At end of day all these seperate OSes must learn to talk and connect to each other very well. Its not about indivuality its about connecting. The market needs more interconnecting technologies accross platform. There will never be a winner, MS won for a while but now they are being challenged by Linux and Apple which is a good thing because it makes MS get off their contempt state and start improving their OS.
We all know Linux and Apple’s systems are far superior and when they are more central then maybe the computer revolution will take off. But whether its by copying or not, at least MS are trying.
PS. I am not a windows user
Can you please not insult Apple by saying that hideous monstrosity known as Vista bares any resemblance to OS X?
Btw, when are they going to fix the IE7 UI? It looks like ass. Not that I use IE, but anyway…
“Can you please not insult Apple by saying that hideous monstrosity known as Vista bares any resemblance to OS X?”
hehe!
Typical Microsoft. Copy Apple’s brushed metal look, but instead of a classy homage to Apple, its a tacky and ugly version. Some kind of Bizzaro version of Apple’s brushed metal. They can’t even copy ideas without screwing it up.
Brushed metal? where? it’s just a dark gray gradient. There is no brushed metal, there are no stripes, there are no colored “crystal-like” blobs for buttons. So where is the ripoff?
Uhm.. well.. it has grey, and blue.. and some bright colors. Direct OS X rip off!
And it has context menus. Clearly Apple showed us that a second mouse button can be very valuable and wouldn’t you know it. Vista already supports left mouse button. I mean, how low can they go?
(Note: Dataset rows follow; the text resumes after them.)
**src/rtl/pcomp_pkg.sv**
```systemverilog
package pcomp_pkg;

  // Total lanes: request, acknowledge, parity bits, data bits.
  function automatic int lane_total(input int par_w, input int dat_w);
    return 2 + par_w + dat_w;
  endfunction

  // A lane needs the boost when its next value differs from the recorded one.
  function automatic logic needs_boost(input logic nxt_v, input logic rec_v);
    return nxt_v ^ rec_v;
  endfunction

  // Full strength is forced whenever precompensation is not in force.
  function automatic logic lane_select(input logic boost_v, input logic active_v);
    return boost_v | ~active_v;
  endfunction

endpackage

```
**src/rtl/pcomp_lane.sv**
```systemverilog
module pcomp_lane
  import pcomp_pkg::*;
(
  input  logic clk,
  input  logic rst_n,
  input  logic tick,
  input  logic nxt,
  output logic boost
);

  logic rec_q;
  logic boost_q;
  logic change_w;

  assign change_w = needs_boost(nxt, rec_q);

  always_ff @(posedge clk or negedge rst_n) begin
    if (!rst_n) begin
      rec_q   <= 1'b0;
      boost_q <= 1'b1;
    end else if (tick) begin
      rec_q   <= nxt;
      boost_q <= change_w;
    end
  end

  assign boost = boost_q;

  // a changed bit is boosted for the following period
  assert_boost_on_change_R1: assert property (@(posedge clk) disable iff (!rst_n)
    tick && (nxt != rec_q) |=> boost);

  // a repeated bit drops to reduced drive
  assert_weak_on_repeat_R2: assert property (@(posedge clk) disable iff (!rst_n)
    tick && (nxt == rec_q) |=> !boost);

  // nothing moves between period enables
  assert_hold_between_R3: assert property (@(posedge clk) disable iff (!rst_n)
    !tick |=> $stable(boost) && $stable(rec_q));

  // the record follows the presented value on every enable
  assert_record_follows_R6: assert property (@(posedge clk) disable iff (!rst_n)
    tick |=> rec_q == $past(nxt));

endmodule

```
**src/rtl/pcomp_gate.sv**
```systemverilog
module pcomp_gate
  import pcomp_pkg::*;
#(
  parameter int N = 20
) (
  input  logic         pcomp_en,
  input  logic         fast_mode,
  input  logic [N-1:0] boost_vec,
  output logic         active,
  output logic [N-1:0] strong_vec
);

  assign active = pcomp_en & fast_mode;

  for (genvar i = 0; i < N; i++) begin : g_sel
    assign strong_vec[i] = lane_select(boost_vec[i], active);
  end

endmodule

```
**src/rtl/pcomp_strength_ctrl.sv**
```systemverilog
module pcomp_strength_ctrl
  import pcomp_pkg::*;
#(
  parameter int PAR_W  = 2,
  parameter int DATA_W = 16
) (
  input  logic              clk,
  input  logic              rst_n,
  input  logic              period_en,
  input  logic              pcomp_en,
  input  logic              fast_mode,
  input  logic              req_nxt,
  input  logic              ack_nxt,
  input  logic [PAR_W-1:0]  par_nxt,
  input  logic [DATA_W-1:0] dat_nxt,
  output logic              req_strong,
  output logic              ack_strong,
  output logic [PAR_W-1:0]  par_strong,
  output logic [DATA_W-1:0] dat_strong
);

  localparam int N      = lane_total(PAR_W, DATA_W);
  localparam int PAR_LO = 2;
  localparam int DAT_LO = 2 + PAR_W;

  logic [N-1:0] nxt_vec;
  logic [N-1:0] boost_vec;
  logic [N-1:0] strong_vec;
  logic         active;

  // Lane order: 0 request, 1 acknowledge, then parity, then data.
  assign nxt_vec = {dat_nxt, par_nxt, ack_nxt, req_nxt};

  for (genvar i = 0; i < N; i++) begin : g_lane
    pcomp_lane u_lane (
      .clk   (clk),
      .rst_n (rst_n),
      .tick  (period_en),
      .nxt   (nxt_vec[i]),
      .boost (boost_vec[i])
    );
  end

  pcomp_gate #(.N(N)) u_gate (
    .pcomp_en   (pcomp_en),
    .fast_mode  (fast_mode),
    .boost_vec  (boost_vec),
    .active     (active),
    .strong_vec (strong_vec)
  );

  assign req_strong = strong_vec[0];
  assign ack_strong = strong_vec[1];
  assign par_strong = strong_vec[PAR_LO +: PAR_W];
  assign dat_strong = strong_vec[DAT_LO +: DATA_W];

  // inactive means every select reads full strength
  assert_full_when_idle_R5: assert property (@(posedge clk) disable iff (!rst_n)
    !(pcomp_en && fast_mode) |-> (&{req_strong, ack_strong, par_strong, dat_strong}));

  // leaving reset, every lane still holds the full-strength state
  assert_reset_full_R7: assert property (@(posedge clk) disable iff (!rst_n)
    $rose(rst_n) |-> (&boost_vec));

  // an active lane that saw no enable keeps its select
  assert_lane_hold_R4: assert property (@(posedge clk) disable iff (!rst_n)
    !period_en && active && $past(active) |=> $stable(strong_vec) || !active);

endmodule

```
I really don’t understand what the big deal is about being able to put the windows at an angle, as is seen in the last Vista screen shot. How can that in any way help productivity? How can it do anything but require a complicated mouse jesture in order to render a window less, not more, visible. To get three windows on the screen to be visible by using this method, they would be so scewed that it wouldn’t matter that you could see them because you would barely be able to see what they contain. Can anyone enlighten me as to the perpose of this?
PS I am an XP user who rather likes the Windows envirvonment, but I can’t say that Vista looks very good. However, I’ve yet to install it (I have the beta ISO, legally, but no DVD-R’s at the moment). However, the new sidebar looks handy if they pare down the graphics a bit, and I like the icons that pop up when you run the mouse over the task bar, those will be great when you have multiple documents, web pages, etc up.
Can anyone enlighten me as to the perpose of this?
The screenshot doesn’t properly explain what it does. This is an alternative to the alt+tab, basically. When pressing alt+space, the windows get skewed in 3D, and you can cycle through them. Each window moves forward, as if using alt+tab now.
Why doesn’t MS provide a “Live CD” that they can give a away for free, just to showcase the Windows product ? – More people would be likely to try it.
I’m interested in looking at it, however, I don’t really want to tie up a PC resource just to evaluate it!
Another reason to go with Linux I guess…
Because they don’t need to. People will get it bundled with their boxes and the techies will buy it. Microsoft gets attention because everyone depends on them, to some extent.
Why doesn’t MS provide a “Live CD” that they can give a away for free, just to showcase the Windows product ? – More people would be likely to try it.
Do we really want a M$ beercoaster monopoly?
Fix the freaking rendering engine of the IE make it W3C compliant, than add new features…
they still do not seem to get it, what developers really need is a standards compliant browser…
Developers need it, but users don’t give a shit as long as the page is rendered correctly in IE.
http://rixstep.com/1/20050915,02.html
That site is a joke, why do some of you insist on posting it?